Repeat verbatim, and only, the lines of the data below, beginning at the line that contains "met2: 5368 / 61.1 / 102000" and stopping after the line that contains "max reg2reg: 5".
=====
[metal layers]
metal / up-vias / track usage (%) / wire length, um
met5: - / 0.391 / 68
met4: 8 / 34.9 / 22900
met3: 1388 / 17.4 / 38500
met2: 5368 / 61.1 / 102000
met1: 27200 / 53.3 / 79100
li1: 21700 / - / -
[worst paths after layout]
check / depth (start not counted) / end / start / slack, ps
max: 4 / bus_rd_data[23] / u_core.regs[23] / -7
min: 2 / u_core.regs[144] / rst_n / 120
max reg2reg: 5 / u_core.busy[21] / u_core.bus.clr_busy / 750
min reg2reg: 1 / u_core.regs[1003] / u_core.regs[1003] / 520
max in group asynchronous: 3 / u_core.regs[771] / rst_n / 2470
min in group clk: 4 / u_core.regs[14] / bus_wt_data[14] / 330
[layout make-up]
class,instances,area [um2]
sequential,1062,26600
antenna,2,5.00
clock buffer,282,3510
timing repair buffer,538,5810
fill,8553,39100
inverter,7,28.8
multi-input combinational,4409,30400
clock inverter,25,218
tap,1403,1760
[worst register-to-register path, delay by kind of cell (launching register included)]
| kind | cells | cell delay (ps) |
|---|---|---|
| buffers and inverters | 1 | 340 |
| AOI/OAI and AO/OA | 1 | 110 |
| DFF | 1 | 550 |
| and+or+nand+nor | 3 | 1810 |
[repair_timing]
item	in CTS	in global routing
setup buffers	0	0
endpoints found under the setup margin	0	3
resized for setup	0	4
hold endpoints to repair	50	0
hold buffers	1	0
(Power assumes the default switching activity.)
`src/rtl/pipelined_rca_pkg.sv`:
```
// Shared definitions for the pipelined ripple-carry adder/subtractor.
package pipelined_rca_pkg;

    localparam logic MODE_ADD = 1'b0;
    localparam logic MODE_SUB = 1'b1;

    // Legal when WIDTH splits into STAGES equal chunks of at least one bit.
    function automatic bit cfg_ok(input int unsigned width, input int unsigned stages);
        if (stages == 0) return 1'b0;
        return (width >= 2) && (width % stages == 0);
    endfunction

endpackage

```
`src/rtl/rca_chunk.sv`:
```
// Combinational CW-bit ripple chunk built from full-adder cells.
module rca_chunk #(
    parameter int unsigned CW = 4
) (
    input  logic [CW-1:0] a_i,
    input  logic [CW-1:0] b_i,
    input  logic          cin_i,
    output logic [CW-1:0] sum_o,
    output logic          cout_o,
    output logic          cmsb_o
);

    logic [CW:0] carry;

    assign carry[0] = cin_i;

    for (genvar i = 0; i < CW; i++) begin : g_fa
        assign sum_o[i]     = a_i[i] ^ b_i[i] ^ carry[i];
        assign carry[i + 1] = (a_i[i] & b_i[i]) | (carry[i] & (a_i[i] ^ b_i[i]));
    end

    assign cout_o = carry[CW];
    assign cmsb_o = carry[CW-1];

endmodule

```
`src/rtl/pipelined_rca.sv`:
```
// Pipelined ripple-carry adder/subtractor: one CW-bit chunk per stage, global stall.
module pipelined_rca
    import pipelined_rca_pkg::*;
#(
    parameter int unsigned WIDTH  = 16,
    parameter int unsigned STAGES = 4
) (
    input  logic             clk,
    input  logic             rst,
    input  logic             in_valid,
    output logic             in_ready,
    input  logic [WIDTH-1:0] a,
    input  logic [WIDTH-1:0] b,
    input  logic             c_in,
    input  logic             sub,
    output logic             out_valid,
    input  logic             out_ready,
    output logic [WIDTH-1:0] sum,
    output logic             c_out,
    output logic             overflow
);

    localparam int unsigned CW = WIDTH / STAGES;

    if (!cfg_ok(WIDTH, STAGES)) begin : g_bad_cfg
        $error("pipelined_rca: WIDTH must be >= 2 and divisible by STAGES >= 1");
    end

    logic              advance_c;
    logic [WIDTH-1:0]  b_eff_c;
    logic              cin_eff_c;

    logic [STAGES-1:0] vld_q;
    logic [STAGES-1:0] cy_q;
    logic [WIDTH-1:0]  res_q [STAGES];
    logic [WIDTH-1:0]  a_q   [STAGES];
    logic [WIDTH-1:0]  b_q   [STAGES];
    logic              ovf_q;

    logic [STAGES-1:0] src_v;
    logic [STAGES-1:0] src_cy;
    logic [WIDTH-1:0]  src_a   [STAGES];
    logic [WIDTH-1:0]  src_b   [STAGES];
    logic [WIDTH-1:0]  src_res [STAGES];

    logic [CW-1:0]     chunk_sum [STAGES];
    logic [STAGES-1:0] chunk_cout;
    logic [STAGES-1:0] chunk_cmsb;

    logic [WIDTH-1:0]  res_d [STAGES];
    logic [WIDTH-1:0]  a_d   [STAGES];
    logic [WIDTH-1:0]  b_d   [STAGES];
    logic              ovf_d;

    assign advance_c = !out_valid || out_ready;
    assign in_ready  = advance_c;

    // Subtract is a + ~b + ~c_in, so c_in acts as a borrow-in.
    always_comb begin
        b_eff_c   = b;
        cin_eff_c = c_in;
        if (sub == MODE_SUB) begin
            b_eff_c   = ~b;
            cin_eff_c = ~c_in;
        end
    end

    // Stage k consumes either the conditioned inputs or stage k-1's registers.
    always_comb begin
        src_v[0]   = in_valid;
        src_cy[0]  = cin_eff_c;
        src_a[0]   = a;
        src_b[0]   = b_eff_c;
        src_res[0] = '0;
        for (int unsigned k = 1; k < STAGES; k++) begin
            src_v[k]   = vld_q[k-1];
            src_cy[k]  = cy_q[k-1];
            src_a[k]   = a_q[k-1];
            src_b[k]   = b_q[k-1];
            src_res[k] = res_q[k-1];
        end
    end

    // Pending operand chunks are kept shifted down so the next chunk sits at bit 0.
    for (genvar k = 0; k < STAGES; k++) begin : g_stage
        rca_chunk #(
            .CW (CW)
        ) u_chunk (
            .a_i    (src_a[k][CW-1:0]),
            .b_i    (src_b[k][CW-1:0]),
            .cin_i  (src_cy[k]),
            .sum_o  (chunk_sum[k]),
            .cout_o (chunk_cout[k]),
            .cmsb_o (chunk_cmsb[k])
        );
    end

    // Lower stages leave chunk k of the partial result zero, so OR inserts it.
    always_comb begin
        for (int unsigned k = 0; k < STAGES; k++) begin
            res_d[k] = src_res[k] | (WIDTH'(chunk_sum[k]) << (k * CW));
            a_d[k]   = src_a[k] >> CW;
            b_d[k]   = src_b[k] >> CW;
        end
        ovf_d = chunk_cmsb[STAGES-1] ^ chunk_cout[STAGES-1];
    end

    // Data fields load only with a valid token so outputs stay 0 until the first result.
    always_ff @(posedge clk or posedge rst) begin
        if (rst) begin
            vld_q <= '0;
            cy_q  <= '0;
            ovf_q <= 1'b0;
            for (int unsigned k = 0; k < STAGES; k++) begin
                res_q[k] <= '0;
                a_q[k]   <= '0;
                b_q[k]   <= '0;
            end
        end else if (advance_c) begin
            vld_q <= src_v;
            for (int unsigned k = 0; k < STAGES; k++) begin
                if (src_v[k]) begin
                    res_q[k] <= res_d[k];
                    a_q[k]   <= a_d[k];
                    b_q[k]   <= b_d[k];
                    cy_q[k]  <= chunk_cout[k];
                end
            end
            if (src_v[STAGES-1]) begin
                ovf_q <= ovf_d;
            end
        end
    end

    assign out_valid = vld_q[STAGES-1];
    assign sum       = res_q[STAGES-1];
    assign c_out     = cy_q[STAGES-1];
    assign overflow  = ovf_q;

    logic unused_tail;
    assign unused_tail = ^{chunk_cmsb, a_q[STAGES-1], b_q[STAGES-1]};

endmodule
```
=====
Expected output:
met2: 5368 / 61.1 / 102000
met1: 27200 / 53.3 / 79100
li1: 21700 / - / -
[worst paths after layout]
check / depth (start not counted) / end / start / slack, ps
max: 4 / bus_rd_data[23] / u_core.regs[23] / -7
min: 2 / u_core.regs[144] / rst_n / 120
max reg2reg: 5 / u_core.busy[21] / u_core.bus.clr_busy / 750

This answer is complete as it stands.